A set of special questions on a Q1 National Housing Survey asked consumers, who were also recent homebuyers, about their experiences obtaining a mortgage during the pandemic. Fannie Mae was a little surprised by some of the results.

Tim McCallum and Jenney Shen, vice president's for customer management solutions in the company's Single-Family Division, wrote about those results in Fannie Mae's Perspectives blog. They said that the questions specifically asked about mortgage satisfaction and whether the pandemic had encouraged homebuyers to use on-line mortgage resources. "We wanted to better understand how the pandemic may have changed the digital behavior of consumers seeking a mortgage, as it did in many other industries," they said.

They found that consumers were generally satisfied by their mortgage experience even as lenders' staff were working remotely and handling record-high origination volumes. Eighty-eight percent of recent homebuyers said they were satisfied, unchanged from those surveyed a year earlier. The authors say these findings align with Fannie Mae's Q1 2021 Mortgage Lender Sentiment Survey in which 78 percent of lenders said the consumer mortgage experience had improved or remained the same during the pandemic.
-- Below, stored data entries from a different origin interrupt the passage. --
**src/rtl/hsv_stream_ctrl.sv**
```systemverilog
// hsv_stream_ctrl: stream wrapper around a fixed-latency RGB->HSV converter with tag pipeline, output FIFO and framing checks
// Ports: clk; rst (async, active-low); in_valid/in_sop/in_eop/in_r/in_g/in_b with in_ready (upstream);
// conv_r/g/b to the converter and conv_h/s/v back from it; out_valid/out_sop/out_eop/out_h/out_s/out_v
// with out_ready (downstream); err_proto sticky framing error; frame_cnt/pix_cnt statistics.
// Define HSV_STREAM_STATS_EN to build the counters; otherwise they read as 0.
module hsv_stream_ctrl #(
  parameter int LATENCY    = 3,
  parameter int FIFO_DEPTH = 4
) (
  input  logic        clk,
  input  logic        rst,
  input  logic        in_valid,
  input  logic        in_sop,
  input  logic        in_eop,
  output logic        in_ready,
  input  logic [7:0]  in_r,
  input  logic [7:0]  in_g,
  input  logic [7:0]  in_b,
  output logic [7:0]  conv_r,
  output logic [7:0]  conv_g,
  output logic [7:0]  conv_b,
  input  logic [8:0]  conv_h,
  input  logic [7:0]  conv_s,
  input  logic [7:0]  conv_v,
  output logic        out_valid,
  output logic        out_sop,
  output logic        out_eop,
  input  logic        out_ready,
  output logic [8:0]  out_h,
  output logic [7:0]  out_s,
  output logic [7:0]  out_v,
  output logic        err_proto,
  output logic [15:0] frame_cnt,
  output logic [19:0] pix_cnt
);
  localparam int AW = $clog2(FIFO_DEPTH);
  localparam int OW = $clog2(LATENCY + FIFO_DEPTH + 1);
  localparam logic ST_IDLE  = 1'b0;
  localparam logic ST_FRAME = 1'b1;
  logic [LATENCY-1:0] tag_v, tag_s, tag_e;
  logic [26:0]        mem [FIFO_DEPTH];
  logic [AW-1:0]      wr_ptr, rd_ptr;
  logic [AW:0]        count;
  logic [OW-1:0]      occ;
  logic               state, state_nxt, acc, push, pop, bad;
  assign conv_r = in_r;
  assign conv_g = in_g;
  assign conv_b = in_b;
  assign acc = in_valid & in_ready;
  assign push = tag_v[LATENCY-1];
  assign out_valid = count != '0;
  assign pop = out_valid & out_ready;
  assign {out_h, out_s, out_v, out_sop, out_eop} = mem[rd_ptr];
  // Every accepted beat is either in flight or buffered, so capping their sum keeps the FIFO from overflowing.
  always_comb begin
    occ = OW'(count);
    for (int i = 0; i < LATENCY; i++) occ = occ + OW'(tag_v[i]);
  end
  assign in_ready = occ < OW'(FIFO_DEPTH);
  always_ff @(posedge clk or negedge rst) begin
    if (!rst) begin
      tag_v <= '0;
      tag_s <= '0;
      tag_e <= '0;
    end else begin
      tag_v[0] <= acc;
      tag_s[0] <= in_sop;
      tag_e[0] <= in_eop;
      for (int i = 1; i < LATENCY; i++) begin
        tag_v[i] <= tag_v[i-1];
        tag_s[i] <= tag_s[i-1];
        tag_e[i] <= tag_e[i-1];
      end
    end
  end
  always_ff @(posedge clk) if (push) mem[wr_ptr] <= {conv_h, conv_s, conv_v, tag_s[LATENCY-1], tag_e[LATENCY-1]};
  always_ff @(posedge clk or negedge rst) begin
    if (!rst) begin
      wr_ptr <= '0;
      rd_ptr <= '0;
      count  <= '0;
    end else begin
      wr_ptr <= wr_ptr + AW'(push);
      rd_ptr <= rd_ptr + AW'(pop);
      count  <= count + (AW+1)'(push) - (AW+1)'(pop);
    end
  end
  // eop wins over sop, so a single-beat frame leaves the FSM idle.
  assign state_nxt = !acc ? state : in_eop ? ST_IDLE : in_sop ? ST_FRAME : state;
  assign bad = acc & (state == ST_IDLE ? ~in_sop : in_sop);
  always_ff @(posedge clk or negedge rst) begin
    if (!rst) begin
      state     <= ST_IDLE;
      err_proto <= 1'b0;
    end else begin
      state     <= state_nxt;
      err_proto <= err_proto | bad;
    end
  end
`ifdef HSV_STREAM_STATS_EN
  always_ff @(posedge clk or negedge rst) begin
    if (!rst) begin
      frame_cnt <= '0;
      pix_cnt   <= '0;
    end else if (pop) begin
      pix_cnt   <= out_sop ? 20'd1 : pix_cnt == '1 ? pix_cnt : pix_cnt + 20'd1;
      frame_cnt <= frame_cnt + 16'(out_eop);
    end
  end
`else
  assign frame_cnt = '0;
  assign pix_cnt   = '0;
`endif
endmodule

```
Recent homebuyers (those who bought between May 1 and December 1, 2020) were slightly more satisfied with traditional banks (90 percent) and credit unions (93 percent) than mortgage banks (85 percent). Additionally, when segmented by size, small and mid-sized lenders had significantly more "very satisfied" consumers compared to larger lending institutions. 

To the company's surprise, however, the survey revealed indicated only a slight increase in on-line use compared to a survey conducted in 2018. The authors say there were differences among consumer segments, but the results indicate that a "one size fits all" approach may not meet the needs of all consumer groups.

 

 

Fannie Mae had assumed that the COVID-19 crisis would push many consumers to conduct all mortgage tasks on line, but the percentage doing so only increased from 7 percent the previous year to 12 percent. Most homebuyers said they wanted the ability to speak with a mortgage professional throughout the process. The authors say that a mortgage is a big expense and obtaining one is somewhat complicated, so an unwillingness to abandon in-person discussions makes sense.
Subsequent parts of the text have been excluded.